4. Business Expenses. The Company will reimburse you for your necessary and reasonable business expenses incurred in connection with your duties hereunder upon presentation of an itemized account and appropriate supporting documentation, all in accordance with the Company's generally applicable policies.
5. Termination.
(a) Employment at Will. Your Employment shall be "at will,' meaning that either you or the Company shall be entitled to terminate your Employment at any time and for any reason, with or without Cause. Any contrary representations that may have been made to you shall be superseded by this Agreement. This Agreement shall constitute the full and complete agreement between you and the Company on the "at-will" nature of your Employment, which may only be changed in an express written agreement signed by you and a duly authorized officer of the Company.

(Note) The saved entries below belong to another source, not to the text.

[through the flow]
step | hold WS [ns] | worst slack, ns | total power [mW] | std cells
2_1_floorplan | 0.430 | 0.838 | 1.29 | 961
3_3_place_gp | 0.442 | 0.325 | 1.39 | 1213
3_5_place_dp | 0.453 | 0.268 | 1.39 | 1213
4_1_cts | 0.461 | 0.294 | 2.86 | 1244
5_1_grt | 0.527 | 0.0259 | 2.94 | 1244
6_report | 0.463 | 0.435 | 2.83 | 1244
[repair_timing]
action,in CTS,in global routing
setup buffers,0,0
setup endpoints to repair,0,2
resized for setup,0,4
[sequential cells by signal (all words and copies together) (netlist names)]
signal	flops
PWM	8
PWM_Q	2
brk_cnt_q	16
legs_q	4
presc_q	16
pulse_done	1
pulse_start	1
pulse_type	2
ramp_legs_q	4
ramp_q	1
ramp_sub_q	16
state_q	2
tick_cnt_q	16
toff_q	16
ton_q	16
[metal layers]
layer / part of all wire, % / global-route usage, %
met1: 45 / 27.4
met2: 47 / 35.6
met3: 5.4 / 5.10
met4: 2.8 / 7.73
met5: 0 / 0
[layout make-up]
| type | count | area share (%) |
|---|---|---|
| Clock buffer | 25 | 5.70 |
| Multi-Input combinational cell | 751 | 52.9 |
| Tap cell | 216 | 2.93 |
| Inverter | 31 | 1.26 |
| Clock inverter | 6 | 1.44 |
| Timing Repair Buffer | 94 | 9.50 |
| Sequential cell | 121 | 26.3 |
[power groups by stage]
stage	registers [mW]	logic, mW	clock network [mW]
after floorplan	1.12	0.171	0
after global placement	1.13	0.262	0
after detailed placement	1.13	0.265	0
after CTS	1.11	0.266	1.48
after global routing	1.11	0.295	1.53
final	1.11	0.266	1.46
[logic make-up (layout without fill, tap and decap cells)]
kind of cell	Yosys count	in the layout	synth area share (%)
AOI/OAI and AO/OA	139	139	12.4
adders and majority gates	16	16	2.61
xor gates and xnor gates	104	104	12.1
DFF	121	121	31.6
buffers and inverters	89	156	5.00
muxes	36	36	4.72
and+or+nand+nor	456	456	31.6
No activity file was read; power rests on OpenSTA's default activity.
==> config.mk <==
export PLATFORM = sky130hd
export DESIGN_NAME = mult_seq_unit
export DESIGN_NICKNAME = d
export VERILOG_FILES = /design/src/rtl/mult_pkg.sv /design/src/rtl/mult_digit.sv /design/src/rtl/mult_seq_unit.sv
export SDC_FILE = /design/constraint.sdc
export NUM_CORES = 2
export LEC_CHECK = 0
export CAP_MARGIN = 20
export CORE_ASPECT_RATIO = 0.6
export CORE_MARGIN = 3
export CORE_UTILIZATION = 50
export CTS_BUF_LIST = sky130_fd_sc_hd__clkbuf_4
export CTS_CLUSTER_DIAMETER = 100
export DETAILED_ROUTE_END_ITERATION = 12
export MAX_ROUTING_LAYER = met4
export PLACE_DENSITY = 0.69
export SYNTH_ARGS = -nofsm -noshare
export SYNTH_HDL_FRONTEND = slang
export SYNTH_HIERARCHICAL = 1
export SYNTH_SLANG_ARGS = --single-unit
==> constraint.sdc <==
create_clock -name clk -period 8.9 [get_ports clk]
set_input_delay 1.335 -clock clk [delete_from_list [all_inputs] [get_ports clk]]
set_output_delay 1.335 -clock clk [all_outputs]
set_load 0.02 [all_outputs]
==> src/rtl/mult_pkg.sv <==
// Shared state type, default sizes and digit-count helper for the sequential multiplier.
package mult_pkg;

  typedef enum logic [1:0] {
    IDLE,
    CALC,
    DONE
  } mult_state_e;

  localparam int MULT_WIDTH   = 64;
  localparam int MULT_DIGIT_W = 8;

  function automatic int digit_count(input int width, input int digit_w);
    return width / digit_w;
  endfunction

endpackage

==> src/rtl/mult_digit.sv <==
// Combinational unsigned WIDTH x DIGIT_W multiplier; one partial product per call.
module mult_digit #(
  parameter int WIDTH   = 64,
  parameter int DIGIT_W = 8
) (
  input  logic [WIDTH-1:0]         i_a,
  input  logic [DIGIT_W-1:0]       i_b,
  output logic [WIDTH+DIGIT_W-1:0] o_product
);

  localparam int PW = WIDTH + DIGIT_W;

  assign o_product = PW'(i_a) * PW'(i_b);

endmodule

==> src/rtl/mult_seq_unit.sv <==
// Sequential WIDTH x WIDTH multiplier consuming one DIGIT_W-bit multiplier digit per cycle.
// Optional build macro MULT_EARLY_TERM_EN: finish once all remaining multiplier digits are zero.
module mult_seq_unit
  import mult_pkg::*;
#(
  parameter int WIDTH   = MULT_WIDTH,
  parameter int DIGIT_W = MULT_DIGIT_W
) (
  input  logic               clk,
  input  logic               rst,
  input  logic               req_valid,
  output logic               req_ready,
  input  logic [WIDTH-1:0]   multiplicand,
  input  logic [WIDTH-1:0]   multiplier,
  input  logic               half_mode,
  output logic               resp_valid,
  input  logic               resp_ready,
  output logic [2*WIDTH-1:0] product,
  output logic               busy
);

  localparam int NUM_DIGITS = digit_count(WIDTH, DIGIT_W);
  localparam int CNT_W      = $clog2(NUM_DIGITS + 1);
  localparam int PW         = 2 * WIDTH;

  if (WIDTH % DIGIT_W != 0) begin : g_width_check
    $error("mult_seq_unit: WIDTH must be a multiple of DIGIT_W");
  end

  mult_state_e              r_state;
  mult_state_e              w_nextState;
  logic [WIDTH-1:0]         r_mcand;
  logic [WIDTH-1:0]         r_mplier;
  logic                     r_half;
  logic [PW-1:0]            r_acc;
  logic [CNT_W-1:0]         r_cnt;
  logic [WIDTH+DIGIT_W-1:0] w_digitProd;
  logic [PW-1:0]            w_partial;
  logic                     w_accept;
  logic                     w_lastDigit;

  // The multiplier register shifts right each cycle, so its low digit is always the current one.
  mult_digit #(
    .WIDTH  (WIDTH),
    .DIGIT_W(DIGIT_W)
  ) u_digit (
    .i_a      (r_mcand),
    .i_b      (r_mplier[DIGIT_W-1:0]),
    .o_product(w_digitProd)
  );

  assign w_partial = PW'(w_digitProd) << (DIGIT_W * int'(r_cnt));

`ifdef MULT_EARLY_TERM_EN
  assign w_lastDigit = ((r_mplier >> DIGIT_W) == '0);
`else
  assign w_lastDigit = (r_cnt == CNT_W'(NUM_DIGITS - 1));
`endif

  always_ff @(posedge clk) begin
    if (rst) begin
      r_state <= IDLE;
    end else begin
      r_state <= w_nextState;
    end
  end

  always_comb begin
    w_nextState = r_state;
    w_accept    = 1'b0;
    req_ready   = 1'b0;
    resp_valid  = 1'b0;
    busy        = 1'b0;
    product     = '0;
    case (r_state)
      IDLE: begin
        req_ready = 1'b1;
        if (req_valid) begin
          w_accept    = 1'b1;
          w_nextState = CALC;
        end
      end
      CALC: begin
        busy = 1'b1;
        if (w_lastDigit) begin
          w_nextState = DONE;
        end
      end
      DONE: begin
        busy       = 1'b1;
        resp_valid = 1'b1;
        product    = r_half ? PW'(r_acc[WIDTH-1:0]) : r_acc;
        if (resp_ready) begin
          w_nextState = IDLE;
        end
      end
      default: begin
        w_nextState = IDLE;
      end
    endcase
  end

  // Operands are captured on acceptance; the accumulator only moves while in CALC.
  always_ff @(posedge clk) begin
    if (rst) begin
      r_mcand  <= '0;
      r_mplier <= '0;
      r_half   <= 1'b0;
      r_acc    <= '0;
      r_cnt    <= '0;
    end else if (w_accept) begin
      r_mcand  <= multiplicand;
      r_mplier <= multiplier;
      r_half   <= half_mode;
      r_acc    <= '0;
      r_cnt    <= '0;
    end else if (r_state == CALC) begin
      r_acc    <= r_acc + w_partial;
      r_mplier <= r_mplier >> DIGIT_W;
      r_cnt    <= r_cnt + CNT_W'(1);
    end
  end

endmodule
--- src/rtl/div_unit_controller.sv ---
// div_unit_controller: sequences one DIV/DIVU/REM/REMU request through the registered divider core.
// Define DIV_UNIT_REUSE_EN to keep the last core result and answer repeated operands without the core.
module div_unit_controller #(
  parameter int C_WIDTH = 32,
  parameter int ID_W    = 3
) (
  input  logic               clk,
  input  logic               rst,
  input  logic               issue_valid,
  output logic               issue_ready,
  input  logic [1:0]         issue_op,
  input  logic [C_WIDTH-1:0] issue_rs1,
  input  logic [C_WIDTH-1:0] issue_rs2,
  input  logic [ID_W-1:0]    issue_id,
  output logic               core_start,
  output logic               core_ack,
  output logic [C_WIDTH-1:0] core_A,
  output logic [C_WIDTH-1:0] core_B,
  input  logic [C_WIDTH-1:0] core_Q,
  input  logic [C_WIDTH-1:0] core_R,
  input  logic               core_complete,
  input  logic               core_B_is_zero,
  output logic               wb_valid,
  input  logic               wb_ready,
  output logic [C_WIDTH-1:0] wb_data,
  output logic [ID_W-1:0]    wb_id,
  output logic               busy,
  output logic [1:0]         dbg_state
);

  // Handshakes (issue, writeback): a transfer happens on the rising edge where valid && ready are
  // both high; the sender holds valid and payload stable until that edge.
  typedef enum logic [1:0] {ST_IDLE, ST_START, ST_WAIT, ST_WB} state_t;

  localparam logic [C_WIDTH-1:0] ONE = {{(C_WIDTH-1){1'b0}}, 1'b1};

  state_t state, state_next;

  logic               issue_signed;
  logic               rs1_neg, rs2_neg;
  logic [C_WIDTH-1:0] mag_a, mag_b;
  logic               div_zero;
  logic               reuse_hit;
  logic [C_WIDTH-1:0] early_result;
  logic               neg_q, neg_r, rem_op;
  logic [C_WIDTH-1:0] q_fix, r_fix, core_result;

  assign issue_signed = ~issue_op[0];
  assign rs1_neg      = issue_signed & issue_rs1[C_WIDTH-1];
  assign rs2_neg      = issue_signed & issue_rs2[C_WIDTH-1];
  assign mag_a        = rs1_neg ? (~issue_rs1 + ONE) : issue_rs1;
  assign mag_b        = rs2_neg ? (~issue_rs2 + ONE) : issue_rs2;
  assign div_zero     = (issue_rs2 == '0);

  assign q_fix        = neg_q ? (~core_Q + ONE) : core_Q;
  assign r_fix        = neg_r ? (~core_R + ONE) : core_R;
  assign core_result  = rem_op ? r_fix : q_fix;

`ifdef DIV_UNIT_REUSE_EN
  logic               reuse_valid, reuse_signed, op_signed;
  logic [C_WIDTH-1:0] reuse_rs1, reuse_rs2, reuse_q, reuse_r, op_rs1, op_rs2;

  assign reuse_hit = reuse_valid && !div_zero && (reuse_rs1 == issue_rs1) &&
                     (reuse_rs2 == issue_rs2) && (reuse_signed == issue_signed);

  // Raw operands of the request in flight are kept so the store can be keyed on them at completion.
  always_ff @(posedge clk or negedge rst) begin
    if (!rst) begin
      reuse_valid  <= 1'b0;
      reuse_signed <= 1'b0;
      reuse_rs1    <= '0;
      reuse_rs2    <= '0;
      reuse_q      <= '0;
      reuse_r      <= '0;
      op_signed    <= 1'b0;
      op_rs1       <= '0;
      op_rs2       <= '0;
    end else begin
      if (state == ST_IDLE && issue_valid) begin
        op_signed <= issue_signed;
        op_rs1    <= issue_rs1;
        op_rs2    <= issue_rs2;
      end
      if (core_ack) begin
        reuse_valid  <= 1'b1;
        reuse_signed <= op_signed;
        reuse_rs1    <= op_rs1;
        reuse_rs2    <= op_rs2;
        reuse_q      <= q_fix;
        reuse_r      <= r_fix;
      end
    end
  end
`else
  assign reuse_hit = 1'b0;
`endif

  always_comb begin
    early_result = issue_op[1] ? issue_rs1 : '1;
`ifdef DIV_UNIT_REUSE_EN
    if (!div_zero) early_result = issue_op[1] ? reuse_r : reuse_q;
`endif
  end

  always_ff @(posedge clk or negedge rst) begin
    if (!rst) state <= ST_IDLE;
    else      state <= state_next;
  end

  always_comb begin
    state_next = state;
    case (state)
      ST_IDLE:  if (issue_valid) state_next = (div_zero || reuse_hit) ? ST_WB : ST_START;
      ST_START: state_next = ST_WAIT;
      ST_WAIT:  if (core_complete) state_next = ST_WB;
      ST_WB:    if (wb_ready) state_next = ST_IDLE;
      default:  state_next = ST_IDLE;
    endcase
  end

  assign issue_ready = (state == ST_IDLE);
  assign busy        = (state != ST_IDLE);
  assign core_start  = (state == ST_START);
  assign core_ack    = (state == ST_WAIT) && core_complete;
  assign wb_valid    = (state == ST_WB);
  assign dbg_state   = state;

  // Magnitudes stay registered from accept through WAIT so the core sees stable operands.
  always_ff @(posedge clk or negedge rst) begin
    if (!rst) begin
      core_A  <= '0;
      core_B  <= '0;
      neg_q   <= 1'b0;
      neg_r   <= 1'b0;
      rem_op  <= 1'b0;
      wb_data <= '0;
      wb_id   <= '0;
    end else begin
      if (state == ST_IDLE && issue_valid) begin
        core_A <= mag_a;
        core_B <= mag_b;
        neg_q  <= rs1_neg ^ rs2_neg;
        neg_r  <= rs1_neg;
        rem_op <= issue_op[1];
        wb_id  <= issue_id;
        if (div_zero || reuse_hit) wb_data <= early_result;
      end
      if (core_ack) wb_data <= core_result;
    end
  end

  // A zero divisor is resolved before the core, so the core flagging one while we wait is a bug.
  a_no_core_zero_divisor: assert property (@(posedge clk) disable iff (!rst)
    !(state == ST_WAIT && core_B_is_zero));

endmodule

(b) Board of Directors. Termination of this Agreement, unless such Termination is for Cause, shall have no effect on your status as a Director of this Company, whether or not you are a Director of this Company at the time this Agreement is terminated.

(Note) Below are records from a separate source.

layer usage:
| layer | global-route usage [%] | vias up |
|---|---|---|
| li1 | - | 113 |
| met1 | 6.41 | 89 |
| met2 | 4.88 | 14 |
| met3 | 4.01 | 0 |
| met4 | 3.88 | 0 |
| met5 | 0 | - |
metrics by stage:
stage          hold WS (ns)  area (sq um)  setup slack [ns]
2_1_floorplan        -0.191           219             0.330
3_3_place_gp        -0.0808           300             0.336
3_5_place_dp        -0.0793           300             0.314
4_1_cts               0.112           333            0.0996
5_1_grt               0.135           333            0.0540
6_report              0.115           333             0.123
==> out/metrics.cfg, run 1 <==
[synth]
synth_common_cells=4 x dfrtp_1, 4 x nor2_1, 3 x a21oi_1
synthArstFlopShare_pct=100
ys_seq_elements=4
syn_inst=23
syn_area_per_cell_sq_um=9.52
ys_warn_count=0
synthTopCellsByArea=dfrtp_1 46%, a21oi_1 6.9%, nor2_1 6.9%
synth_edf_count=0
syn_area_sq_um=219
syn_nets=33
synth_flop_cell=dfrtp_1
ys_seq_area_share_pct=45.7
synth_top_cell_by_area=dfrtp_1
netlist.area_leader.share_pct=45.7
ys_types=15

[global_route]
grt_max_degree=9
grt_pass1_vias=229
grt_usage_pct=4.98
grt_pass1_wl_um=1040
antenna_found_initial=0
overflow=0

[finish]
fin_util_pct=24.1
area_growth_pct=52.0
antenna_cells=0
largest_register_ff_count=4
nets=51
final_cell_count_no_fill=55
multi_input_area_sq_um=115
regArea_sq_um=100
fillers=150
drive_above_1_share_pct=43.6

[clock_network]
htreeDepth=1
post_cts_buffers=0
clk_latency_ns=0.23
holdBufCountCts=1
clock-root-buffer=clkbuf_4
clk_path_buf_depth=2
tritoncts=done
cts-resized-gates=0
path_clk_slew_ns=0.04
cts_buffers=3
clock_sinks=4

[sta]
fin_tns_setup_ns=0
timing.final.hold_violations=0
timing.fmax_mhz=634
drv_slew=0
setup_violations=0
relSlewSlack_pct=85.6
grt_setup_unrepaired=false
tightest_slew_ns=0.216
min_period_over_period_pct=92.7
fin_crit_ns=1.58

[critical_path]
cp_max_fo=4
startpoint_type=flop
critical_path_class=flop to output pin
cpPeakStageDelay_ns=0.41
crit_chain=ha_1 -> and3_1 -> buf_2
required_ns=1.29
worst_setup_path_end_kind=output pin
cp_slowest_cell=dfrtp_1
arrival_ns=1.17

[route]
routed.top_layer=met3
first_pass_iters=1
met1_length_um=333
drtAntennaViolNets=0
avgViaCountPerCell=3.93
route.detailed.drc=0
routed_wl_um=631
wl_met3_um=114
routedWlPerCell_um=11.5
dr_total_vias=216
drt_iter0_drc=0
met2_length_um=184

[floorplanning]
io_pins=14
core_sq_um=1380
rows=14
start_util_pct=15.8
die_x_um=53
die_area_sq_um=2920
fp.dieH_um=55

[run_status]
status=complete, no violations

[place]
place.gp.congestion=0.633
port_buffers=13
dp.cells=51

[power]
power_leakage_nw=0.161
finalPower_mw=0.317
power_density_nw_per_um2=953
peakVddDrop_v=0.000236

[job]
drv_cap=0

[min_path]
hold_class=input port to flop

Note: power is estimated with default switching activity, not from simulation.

(c) Rights Upon Termination. Except as expressly provided in Section 6, upon the termination of your Employment, you shall only be entitled to the compensation and benefits earned and the reimbursements described in this Agreement for the period preceding the effective date of the termination. However, neither your status as an Employee of the Company, nor the termination of this Agreement shall have any bearing on shares of stock in the Company that have been assigned to you prior to any termination of this Agreement.
6. Termination and/or Resignation Benefits.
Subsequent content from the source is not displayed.